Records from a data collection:

■ ■ ■ ■ ■ ■ ■

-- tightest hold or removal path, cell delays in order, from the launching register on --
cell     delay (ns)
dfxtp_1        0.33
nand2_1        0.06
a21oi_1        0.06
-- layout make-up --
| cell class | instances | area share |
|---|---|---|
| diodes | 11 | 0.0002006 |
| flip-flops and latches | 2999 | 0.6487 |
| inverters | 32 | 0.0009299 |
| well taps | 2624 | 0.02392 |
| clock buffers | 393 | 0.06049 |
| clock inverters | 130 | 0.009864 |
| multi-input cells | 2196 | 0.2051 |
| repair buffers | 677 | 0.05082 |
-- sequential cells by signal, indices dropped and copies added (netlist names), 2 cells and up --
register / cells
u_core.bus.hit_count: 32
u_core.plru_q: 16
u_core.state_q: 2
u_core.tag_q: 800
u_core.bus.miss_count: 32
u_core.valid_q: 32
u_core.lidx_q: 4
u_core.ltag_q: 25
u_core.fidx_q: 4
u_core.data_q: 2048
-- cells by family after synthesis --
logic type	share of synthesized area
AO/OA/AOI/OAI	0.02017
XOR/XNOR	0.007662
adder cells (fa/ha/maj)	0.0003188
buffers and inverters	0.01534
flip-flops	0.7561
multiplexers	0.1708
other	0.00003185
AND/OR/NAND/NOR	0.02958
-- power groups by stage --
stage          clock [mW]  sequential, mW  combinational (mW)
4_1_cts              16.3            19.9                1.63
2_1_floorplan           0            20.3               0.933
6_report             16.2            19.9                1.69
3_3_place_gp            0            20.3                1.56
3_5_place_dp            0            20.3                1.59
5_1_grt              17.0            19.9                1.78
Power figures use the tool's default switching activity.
--- config.mk ---
export PLATFORM = sky130hd
export DESIGN_NAME = can_bit_destuff
export DESIGN_NICKNAME = d
export VERILOG_FILES = /design/src/rtl/can_pkg.sv /design/src/rtl/can_run_counter.sv /design/src/rtl/can_bit_destuff.sv
export SDC_FILE = /design/constraint.sdc
export NUM_CORES = 1
export LEC_CHECK = 0
export ABC_AREA = 1
export BUFFER_PORTS_ARGS = -buffer_cell sky130_fd_sc_hd__clkbuf_2
export CORE_ASPECT_RATIO = 1.75
export CORE_MARGIN = 3
export CORE_UTILIZATION = 46
export CTS_BUF_LIST = sky130_fd_sc_hd__clkbuf_4 sky130_fd_sc_hd__clkbuf_8
export CTS_CLUSTER_SIZE = 40
export DETAILED_ROUTE_END_ITERATION = 10
export GPL_TIMING_DRIVEN = 0
export PLACE_DENSITY = 0.68
export RECOVER_POWER = 25
export SYNTH_ARGS = -nofsm -noshare
export SYNTH_HDL_FRONTEND = slang
export SYNTH_SLANG_ARGS = --single-unit
--- constraint.sdc ---
create_clock -name clk -period 1.7 [get_ports clk]
set_input_delay 0.17 -clock clk [delete_from_list [all_inputs] [get_ports clk]]
set_output_delay 0.17 -clock clk [all_outputs]
set_load 0.02 [all_outputs]
--- src/rtl/can_pkg.sv ---
// Shared definitions for the CAN receive bit-destuffing path.
package can_pkg;

    typedef enum logic [1:0] {
        ST_SYNC    = 2'd0,
        ST_IDLE    = 2'd1,
        ST_STUFFED = 2'd2,
        ST_PASS    = 2'd3
    } can_state_e;

    localparam logic CAN_DOMINANT  = 1'b0;
    localparam logic CAN_RECESSIVE = 1'b1;

    localparam int unsigned CAN_STUFF_LEN = 5;
    localparam int unsigned CAN_IDLE_LEN  = 11;

endpackage

--- src/rtl/can_run_counter.sv ---
// Saturating run-length counter with synchronous load; used for the stuff run and the recessive idle run.
module can_run_counter #(
    parameter int unsigned MAX = 5,
    parameter int unsigned W   = 4
) (
    input  logic         clk,
    input  logic         rst_n,
    input  logic         inc,
    input  logic         load,
    input  logic [W-1:0] load_val,
    output logic [W-1:0] count
);

    // Run register: load wins over increment, increment stops at MAX.
    always_ff @(posedge clk or negedge rst_n) begin
        if (!rst_n) begin
            count <= {W{1'b0}};
        end else if (load) begin
            count <= load_val;
        end else if (inc && (count < W'(MAX))) begin
            count <= count + W'(1);
        end else begin
            count <= count;
        end
    end

endmodule

--- src/rtl/can_bit_destuff.sv ---
// CAN receive destuffer: SOF detection, stuff-bit removal, CRC window and bus-idle tracking.
module can_bit_destuff
    import can_pkg::*;
#(
    parameter int unsigned STUFF_LEN = CAN_STUFF_LEN,
    parameter int unsigned IDLE_LEN  = CAN_IDLE_LEN,
    parameter int unsigned CNT_W     = 4
) (
    input  logic clk,
    input  logic rst_n,
    input  logic sample_en,
    input  logic rx_bit,
    input  logic stuff_en,
    output logic dout,
    output logic dout_valid,
    output logic crc_win,
    output logic sof,
    output logic stuff_drop,
    output logic stuff_err,
    output logic bus_idle
);

    can_state_e       state_r, state_s;
    logic             last_bit_r, last_bit_s;
    logic             exit_pend_r, exit_pend_s;
    logic             dout_s, dout_valid_s, sof_s, stuff_drop_s;
    logic             crc_win_s, stuff_err_s;
    logic             run_inc_s, run_load_s, idle_inc_s, idle_load_s;
    logic [CNT_W-1:0] run_load_val_s, idle_load_val_s;
    logic [CNT_W-1:0] run_cnt_s, idle_cnt_s;

    can_run_counter #(.MAX(STUFF_LEN), .W(CNT_W)) u_run_cnt (
        .clk      (clk),
        .rst_n    (rst_n),
        .inc      (run_inc_s),
        .load     (run_load_s),
        .load_val (run_load_val_s),
        .count    (run_cnt_s)
    );

    can_run_counter #(.MAX(IDLE_LEN), .W(CNT_W)) u_idle_cnt (
        .clk      (clk),
        .rst_n    (rst_n),
        .inc      (idle_inc_s),
        .load     (idle_load_s),
        .load_val (idle_load_val_s),
        .count    (idle_cnt_s)
    );

    // Next-state and next-output decode; nothing moves unless a sample is present.
    always_comb begin
        state_s         = state_r;
        last_bit_s      = last_bit_r;
        exit_pend_s     = exit_pend_r;
        dout_s          = dout;
        dout_valid_s    = 1'b0;
        sof_s           = 1'b0;
        stuff_drop_s    = 1'b0;
        crc_win_s       = crc_win;
        stuff_err_s     = stuff_err;
        run_inc_s       = 1'b0;
        run_load_s      = 1'b0;
        run_load_val_s  = {CNT_W{1'b0}};
        idle_inc_s      = 1'b0;
        idle_load_s     = 1'b0;
        idle_load_val_s = {CNT_W{1'b0}};

        if (sample_en) begin
            case (state_r)
                ST_SYNC: begin
                    if (rx_bit == CAN_RECESSIVE) begin
                        idle_inc_s = 1'b1;
                        if (idle_cnt_s == CNT_W'(IDLE_LEN - 1)) begin
                            state_s = ST_IDLE;
                        end else begin
                            state_s = ST_SYNC;
                        end
                    end else begin
                        idle_load_s = 1'b1;
                    end
                end
                ST_IDLE: begin
                    if (rx_bit == CAN_DOMINANT) begin
                        state_s        = ST_STUFFED;
                        dout_s         = CAN_DOMINANT;
                        dout_valid_s   = 1'b1;
                        sof_s          = 1'b1;
                        crc_win_s      = 1'b1;
                        stuff_err_s    = 1'b0;
                        last_bit_s     = CAN_DOMINANT;
                        exit_pend_s    = 1'b0;
                        run_load_s     = 1'b1;
                        run_load_val_s = CNT_W'(1);
                        idle_load_s    = 1'b1;
                    end else begin
                        state_s = ST_IDLE;
                    end
                end
                ST_STUFFED: begin
                    if (run_cnt_s == CNT_W'(STUFF_LEN)) begin
                        if (rx_bit != last_bit_r) begin
                            // Valid stuff bit: swallow it; a pending exit takes effect next sample.
                            stuff_drop_s   = 1'b1;
                            last_bit_s     = rx_bit;
                            run_load_s     = 1'b1;
                            run_load_val_s = CNT_W'(1);
                            exit_pend_s    = !stuff_en;
                        end else begin
                            stuff_err_s     = 1'b1;
                            crc_win_s       = 1'b0;
                            state_s         = ST_SYNC;
                            run_load_s      = 1'b1;
                            idle_load_s     = 1'b1;
                            idle_load_val_s = CNT_W'(rx_bit);
                        end
                    end else if (!stuff_en || exit_pend_r) begin
                        // End of stuffed region: this sample already belongs to PASS.
                        state_s      = ST_PASS;
                        crc_win_s    = 1'b0;
                        exit_pend_s  = 1'b0;
                        dout_s       = rx_bit;
                        dout_valid_s = 1'b1;
                        if (rx_bit == CAN_RECESSIVE) begin
                            idle_inc_s = 1'b1;
                        end else begin
                            idle_load_s = 1'b1;
                        end
                    end else begin
                        dout_s       = rx_bit;
                        dout_valid_s = 1'b1;
                        last_bit_s   = rx_bit;
                        if (rx_bit == last_bit_r) begin
                            run_inc_s = 1'b1;
                        end else begin
                            run_load_s     = 1'b1;
                            run_load_val_s = CNT_W'(1);
                        end
                    end
                end
                ST_PASS: begin
                    dout_s       = rx_bit;
                    dout_valid_s = 1'b1;
                    if (rx_bit == CAN_RECESSIVE) begin
                        idle_inc_s = 1'b1;
                        if (idle_cnt_s == CNT_W'(IDLE_LEN - 1)) begin
                            state_s = ST_IDLE;
                        end else begin
                            state_s = ST_PASS;
                        end
                    end else begin
                        idle_load_s = 1'b1;
                    end
                end
                default: begin
                    state_s = ST_SYNC;
                end
            endcase
        end else begin
            state_s = state_r;
        end
    end

    // State and registered outputs.
    always_ff @(posedge clk or negedge rst_n) begin
        if (!rst_n) begin
            state_r     <= ST_SYNC;
            last_bit_r  <= CAN_RECESSIVE;
            exit_pend_r <= 1'b0;
            dout        <= 1'b0;
            dout_valid  <= 1'b0;
            sof         <= 1'b0;
            stuff_drop  <= 1'b0;
            crc_win     <= 1'b0;
            stuff_err   <= 1'b0;
            bus_idle    <= 1'b0;
        end else begin
            state_r     <= state_s;
            last_bit_r  <= last_bit_s;
            exit_pend_r <= exit_pend_s;
            dout        <= dout_s;
            dout_valid  <= dout_valid_s;
            sof         <= sof_s;
            stuff_drop  <= stuff_drop_s;
            crc_win     <= crc_win_s;
            stuff_err   <= stuff_err_s;
            bus_idle    <= (state_s == ST_IDLE);
        end
    end

endmodule

==> results.cfg <==
[global_route]
grt_pass1_vias = 1127
grt_remaining_overflow = 0
grt_usage = 0.185
antenna_found_initial = 0
grt_pass1_wl_um = 4530
grt_max_degree = 20

[clock_network]
path_clk_slew_ps = 60
htree_levels = 1
cts_sinks = 19
clkLatencyLatePin_ps = 260
cts_tree = built
cts_buffers = 3
cts-root-buf = clkbuf_8
cts_max_path_buffers = 2

[sta]
worstMarginPinSlew_ps = 1010
final_hold_viol_count = 0
period_share = 0.936
layout_min_cycle_time_ps = 1590
timing.hold.ws_ps = 238
maxSlewHeadroom = 0.326
fin_skew_ps = 4.42
rsz0062_at_grt = no
finalSetupViolCount = 0
max_freq_mhz = 628
setup_tns_ps = 0
drv_slew = 0

[critical_path]
crit_path_max_fanout = 9
timing.critical_path.to_type = register
critPathLaunchType = register
cpMostUsedCell = inv_2
cpPeakStageDelay_ps = 420
worst_ep_required_time_ps = 1900
arrival_ps = 1790
cp_cell_sequence = inv_2 -> ha_1 -> buf_4 -> inv_2 -> nor2_4 -> inv_2 -> o211ai_2 -> nand2_1 -> inv_2 -> nand2_1 -> nand2_1
path_class = register to register
slowest_stage = dfrtp_1

[finish]
mostFrequentLayoutCells = 47 x nand2_1, 24 x inv_1, 17 x dfrtp_1, 14 x nand3_1, 12 x nor2_1
diodes = 0
finalNetCount = 204
final_common_cell = nand2_1
area_growth_pct = 14.2
seqCellArea_um2 = 478
final_area_mm2 = 0.00144
multi_input_area_um2 = 692
drive_gt1_frac = 0.188
fillCellCount = 240
final_util = 0.565

[synthesis]
synthesis.instances = 169
async_reset_ff_frac = 1.00
dominantRegCellSynth = dfrtp_1
synth_nets = 186
syn_area_mm2 = 0.00126
yosysTopAreaCell = dfrtp_1
synth.area.top_cells = dfrtp_1 36%, nand2_1 14%, ha_1 12%, inv_1 7.4%, nand3_1 5.5%
ys_warn_count = 0
synth_cell_types = 25
yosysTopAreaCellShare = 0.356
ys_seq_area_frac = 0.377
avgSynthCellArea_um2 = 7.48
synth_edf_count = 0
ys_seq_elements = 19

[placed_design]
dp_hpwl_um = 2210
gp_congestion = 0.855
post_dp_cell_area_mm2 = 0.00135
io_buffers = 11

[pwr]
ir_worst_vdd_mv = 0.758
p_leak_nw = 0.763
power_density_mw_per_mm2 = 1410

[floorplanning]
chipHeight_um = 75.3
die_area_mm2 = 0.00344
initial_core_util = 0.495
core_mm2 = 0.00255
ioPinCount = 12
rows = 24
fp.dieW_um = 45.6

[drt]
first_pass_iters = 4
wl_per_cell_um = 13.0
drc = 0
drt_iter0_drc = 34
vias = 1121
wirelength_um = 2750
routed_via_density = 5.29
ant_nets = 0

[flow_run]
maxCapViolations = 0

[min_path]
min_path_type = input pin to register

[status]
status = finished clean
==> Yosys cell counts, types with 2 or more instances <==
cell type,count
a21oi_1,10
o21ai_0,7
nand2_1,47
a31oi_1,2
o21ai_1,2
nor2_2,2
buf_4,2
inv_2,2
ha_1,12
inv_1,25
nor2_1,13
nand3_1,14
dfrtp_1,18
nand2_2,2
==> area by class of cell <==
| class | instances | area share |
|---|---|---|
| Buffer | 2 | 0.0104 |
| Clock buffer | 4 | 0.0338 |
| Inverter | 28 | 0.0729 |
| Multi-Input combinational cell | 120 | 0.480 |
| Sequential cell | 19 | 0.331 |
| Tap cell | 26 | 0.0225 |
| Timing Repair Buffer | 13 | 0.0494 |
==> registers in the layout, indices dropped and copies added, names as in the netlist <==
signal and flops:
u_idle_cnt.count 4, bus_idle 1, dout 1, dout_valid 1, last_bit_r 1, u_run_cnt.count 4, exit_pend_r 1, crc_win 1
stuff_err 1, sof 1, stuff_drop 1, state_r 2
==> final timing paths <==
kind / cells after the start / slack (ps) / endpoint / startpoint
setup / recovery: 11 / 110 / u_run_cnt.count[0]$_DFFE_PN0P_ / state_r[0]$_DFF_PN0_
hold / removal: 3 / 240 / dout_valid$_DFF_PN0_ / sample_en
setup reg to reg: 11 / 110 / u_run_cnt.count[0]$_DFFE_PN0P_ / state_r[0]$_DFF_PN0_
hold reg to reg: 2 / 480 / exit_pend_r$_DFFE_PN0P_ / exit_pend_r$_DFFE_PN0P_
max in group asynchronous: 2 / 420 / state_r[1]$_DFF_PN0_ / rst_n
min in group asynchronous: 2 / 600 / stuff_err$_DFFE_PN0P_ / rst_n
==> metal layers <==
metal	track usage	share of wire	wire length, um
met1	0.169	0.37	1020
met3	0.0213	0.015	40
met4	0.101	0.024	65
met5	0	0	0
met2	0.365	0.59	1630
==> worst max-delay path: cells and delay by family, from the launching register on <==
kind,cells,cell delay [ps]
compound gates,1,50
fa+ha+maj,1,150
buf+inv,5,510
flops,1,420
simple gates,4,390
==> where the power goes <==
group,internal (W),total (W),switching (W)
Clock,0.000183,0.000331,0.000148
Sequential,0.000594,0.000705,0.000110
Combinational,0.000355,0.000992,0.000637
==> per-stage QoR <==
| step | std cells | worst slack [ps] | power (W) |
|---|---|---|---|
| after CTS | 211 | 9.97 | 0.00199 |
| after global routing | 212 | 3.94 | 0.00221 |
| final | 212 | 109 | 0.00203 |
| after detailed placement | 206 | 35.3 | 0.00165 |
| after global placement | 206 | 40.8 | 0.00162 |
| after floorplan | 169 | 243 | 0.00139 |
==> timing repair <==
item / 4_1_cts / 5_1_grt
gates resized for setup: 0 / 8
setup endpoints to repair: 0 / 11
hold buffers: 1 / 0
hold endpoints to repair: 18 / 0
buffers inserted: 0 / 1
==> cell families after synthesis <==
kind of cell               Yosys count  synth area share
DFF                                 19             0.377
buffers and inverters               30            0.0950
adders and majority gates           12             0.119
AOI/OAI and AO/OA                   24             0.108
and+or+nand+nor                     84             0.301
(Power assumes the default switching activity.)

■ ■ ■ ■ ■ ■ ■

◆ **What is required**
For the word "gates", state how many lines of the entries contain it, with nothing else.

◆ **Response**
4